Simply put, the store itself looked stoned. You could almost imagine it exhaling a cloud of fragrant weed through its front door. The pothead vibe clashed violently with the architecture of the building that housed it—a whimsical English Tudor with a steeply pitched roof over brown-and-white half-timbering and red brick. Built in the 1920s, it had served as a pharmacy and a soda shop before Boogie Records shambled in and took up residence like a tie-dyed squatter.
I loved the incongruity. It reinforced the shop’s mystical allure. Lewis Carroll’s Alice in Wonderland meets Jefferson Airplane’s “Go Ask Alice.” Part charm. Part trip. Total fancy. Boogie seemed to embody every aspect of teen culture that lay beyond my experience, hovering just out of reach. Not only could you buy albums there, you could buy concert tickets. I’d never been to a concert, though I listened to WLAV and WGRD religiously. It was also rumored that you could buy drug paraphernalia there. (True. You could.) Hearing this cemented the store as Wonderland in my mind. I half expected to find a six-foot caterpillar smoking a hookah on a giant mushroom when at last I turned 14, scraped together enough money from my crappy summer fast food job to buy some vinyl, and worked up the courage to cross the Rubicon and boogie on in.

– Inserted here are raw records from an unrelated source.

From an optimization exercise on the open Yosys and OpenROAD flow, aimed at small area and few clock cycles; shortcuts taken in it are not production practice.
Where RTL was checked, it was by simulation tests only, not by an equivalence proof against the original.
Power is estimated from default activity; no workload was simulated.

Setup of v40:
// sponge_engine
module sponge_engine (
    input  wire          clk,
    input  wire          rst,
    input  wire          cmd_valid,
    output wire          cmd_ready,
    input  wire [31:0]   cmd_hdr,
    input  wire          din_valid,
    output wire          din_ready,
    input  wire [126:0]  din_data,
    output wire          rsp_valid,
    input  wire          rsp_ready,
    output wire [31:0]   rsp_word,
    output wire          dout_valid,
    input  wire          dout_ready,
    output wire [126:0]  dout_data,
    output wire          dout_last,
    output wire          preq_valid,
    input  wire          preq_ready,
    output wire [507:0]  preq_state,
    input  wire          prsp_valid,
    output wire          prsp_ready,
    input  wire [507:0]  prsp_state,
    output wire          st_busy,
    output wire [2:0]    st_fault,
    output wire [4:0]    st_io_count,
    output wire [4:0]    st_pattern_len,
    output wire [5:0]    st_out_len
);
    localparam FB = 127;
    localparam [2:0] IDLE = 3'd0,
  ...
For scale: about 5100 flip-flops, about 1400 I/O pins.
export LEC_CHECK = 0
export CAP_MARGIN = 20
export CORE_MARGIN = 2
export CORE_UTILIZATION = 40
export SLEW_MARGIN = 20
create_clock -name core_clock -period 14.0 [get_ports {clk}]
standard.sh (not shown) runs the stock make flow with config.mk's settings and CLKGATE_MAP_FILE= SYNTH_SCRIPT=/design/flow/synth_recipe.tcl, a recipe that flattens the netlist after the stock synthesis.
==> flow/flow/run.sh <==
#!/bin/bash
# Layout flow: the standard flow with buf_1 port buffers and a lighter clock tree.
set -e
export BUFFER_PORTS_ARGS="-buffer_cell sky130_fd_sc_hd__buf_1"
export CTS_ARGS="-sink_clustering_enable -repair_clock_nets -dont_use_dummy_load -buf_list {sky130_fd_sc_hd__clkbuf_4 sky130_fd_sc_hd__clkbuf_8} -sink_clustering_size 14 -sink_clustering_max_diameter 60"
bash standard.sh > standard.log 2>&1
[inputs] v47 vs v40
==> flow/run.sh (new file) <==
#!/bin/bash
# synth_recipe.tcl (not shown) runs the flow's synth.tcl, then flattens the netlist and writes it again
# the make line also repeats each setting of config.mk as NAME=value (left out here)
make -C /OpenROAD-flow-scripts/flow DESIGN_CONFIG=/design/flow/config.mk WORK_HOME=/design/flow/orfs CLKGATE_MAP_FILE= SYNTH_SCRIPT=/design/flow/synth_recipe.tcl finish
removed: flow/flow/run.sh
removed: flow/standard.sh
v47 has completed all stages; timing, DRC and antenna checks passed. Diff v40 -> v47 | part of the total power dissipated in sequential elements | decrease of 14 points. v47 against v40; number of buffers created by CTS is up by more than 10%. Route | v47 vs v40 | wire longer in v47. Going from v40 to v47, initial antenna violation count now smaller; register fraction of the total cell area now smaller; first-iteration DRC count now larger; global-route usage over all layers now larger.
The inputs of v9 differ from those of v47 as listed below.
==> flow/flow/run.sh (new file) <==
#!/bin/bash
# Layout flow: the standard flow with buf_1 port buffers and a lighter clock tree.
set -e
export BUFFER_PORTS_ARGS="-buffer_cell sky130_fd_sc_hd__buf_1"
export CTS_ARGS="-sink_clustering_enable -repair_clock_nets -dont_use_dummy_load -buf_list sky130_fd_sc_hd__clkbuf_8"
bash standard.sh > standard.log 2>&1
==> flow/standard.sh (new file) <==
#!/bin/bash
# synth_recipe.tcl (not shown) runs the flow's synth.tcl, then flattens the netlist and writes it again
# the make line also repeats each setting of config.mk as NAME=value (left out here)
make -C /OpenROAD-flow-scripts/flow DESIGN_CONFIG=/design/flow/config.mk WORK_HOME=/design/flow/orfs CLKGATE_MAP_FILE= SYNTH_SCRIPT=/design/flow/synth_recipe.tcl "${@:-finish}"
removed: flow/run.sh
==> comparison <==
Count of clock-buffer cells in the layout (v9 / v47): 1.05. Looking at area growth from synthesis to final layout, v9 sits 9.6 points below v47. Max part of the cycle the worst path needs across v9 and v47: v47. v9 vs. v47: sequential power roughly the same, sequential share of layout area rose by 4.4 points.
No functional check of the RTL was part of any run of this note.

========
build 71:
Another version of the RTL of sponge_engine (not shown whole).
For scale: ~12000 cells after synthesis, roughly 5000 flip-flops, about 150000 um^2 of cells after synthesis.
==> flow/config.mk <==
export PLATFORM = sky130hd
export DESIGN_NAME = sponge_engine
export DESIGN_NICKNAME = sponge_engine
export VERILOG_FILES = /design/flow/design.v
export SDC_FILE = /design/flow/constraint.sdc
export NUM_CORES = 8
export LEC_CHECK = 0
export CAP_MARGIN = 20
export CORE_MARGIN = 2
export CORE_UTILIZATION = 40
export GPL_ROUTABILITY_DRIVEN = 0
export SLEW_MARGIN = 20
==> flow/constraint.sdc <==
create_clock -name core_clock -period 14.0 [get_ports {clk}]
set_input_delay 2.8000 -clock core_clock [delete_from_list [all_inputs] [get_ports {clk}]]
set_output_delay 2.8000 -clock core_clock [all_outputs]
set_load 0.01 [all_outputs]
==> flow/flow/run.sh <==
#!/bin/bash
# Layout flow: the standard flow with buf_1 port buffers and a lighter clock tree.
set -e
export BUFFER_PORTS_ARGS="-buffer_cell sky130_fd_sc_hd__buf_1"
export CTS_ARGS="-sink_clustering_enable -repair_clock_nets -dont_use_dummy_load -buf_list sky130_fd_sc_hd__clkbuf_4 -sink_clustering_size 10 -sink_clustering_max_diameter 40"
bash standard.sh > standard.log 2>&1
Testbench counts of build 71, summed over its fixed seeds: cycles 10,061.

Too many rites of passage loom large in the imagination and let you down in life. But Boogie Records was every bit the Aladdin’s Cave I had envisioned. It felt alive and pulsing with the spirits of countless musicians whose songs blasted from speakers in the corners. It smelled of incense and old cardboard, like a used bookshop. Broad swaths of the polished hardwood flooring were worn pale and rough by browsing music fans. Hanging plants hovered like spiders on draglines above a long glass counter that held all manner of smoking devices, from bongs to one-hitters. Not that I knew what any of that gear was for. I’d never even heard the term head shop. Infinitely more important, there were wooden bins upon bins upon bins of albums. White plastic dividers bore label-maker strips with artists’ names, some festooned with colorful Sharpie drawings of band logos and mascots.
I don’t remember the first album I bought, but I was a Led head and Boogie helped me build my library of Zeppelin, a band whose arcane album titles (or lack thereof) felt like the perfect purchase, a secret language I could finally speak. In high school, I bought My Aim Is True, The Game, Escape, Exodus, War, Back in Black, The River, Making Movies, One More From the Road, and many more albums that I played so many times they crackled and popped like Rice Krispies in milk.
I bought concert tickets there, too—for bands from April Wine at local Wings Stadium to a triple bill of Iggy Pop, Santana, and The Rolling Stones at the Pontiac Silverdome.
Some people said it was the beginning of the end when Boogie started carrying cassette tapes. Others prophesied its doom when the business expanded to a chain of stores. They were right. By the late 1990s, Boogie Records was long gone from Kalamazoo, and so was I.
Today my albums belong to my daughter. At 23, she loves vinyl as much as I did, though she can’t understand why I cringe when she puts my beloved rock classics on her plaid retro suitcase of a record player. It’s comforting to know that a few mementos of Boogie Records rock on, even without the Technics turntable and Bose speakers I coveted back in the 1980s. Watching her makes me think Neil Young might be right after all. Maybe rock ’n roll will never die. She pulls her latest favorite out of its sleeve and places the needle at the beginning of side one, old school. I swear, I can almost smell the incense.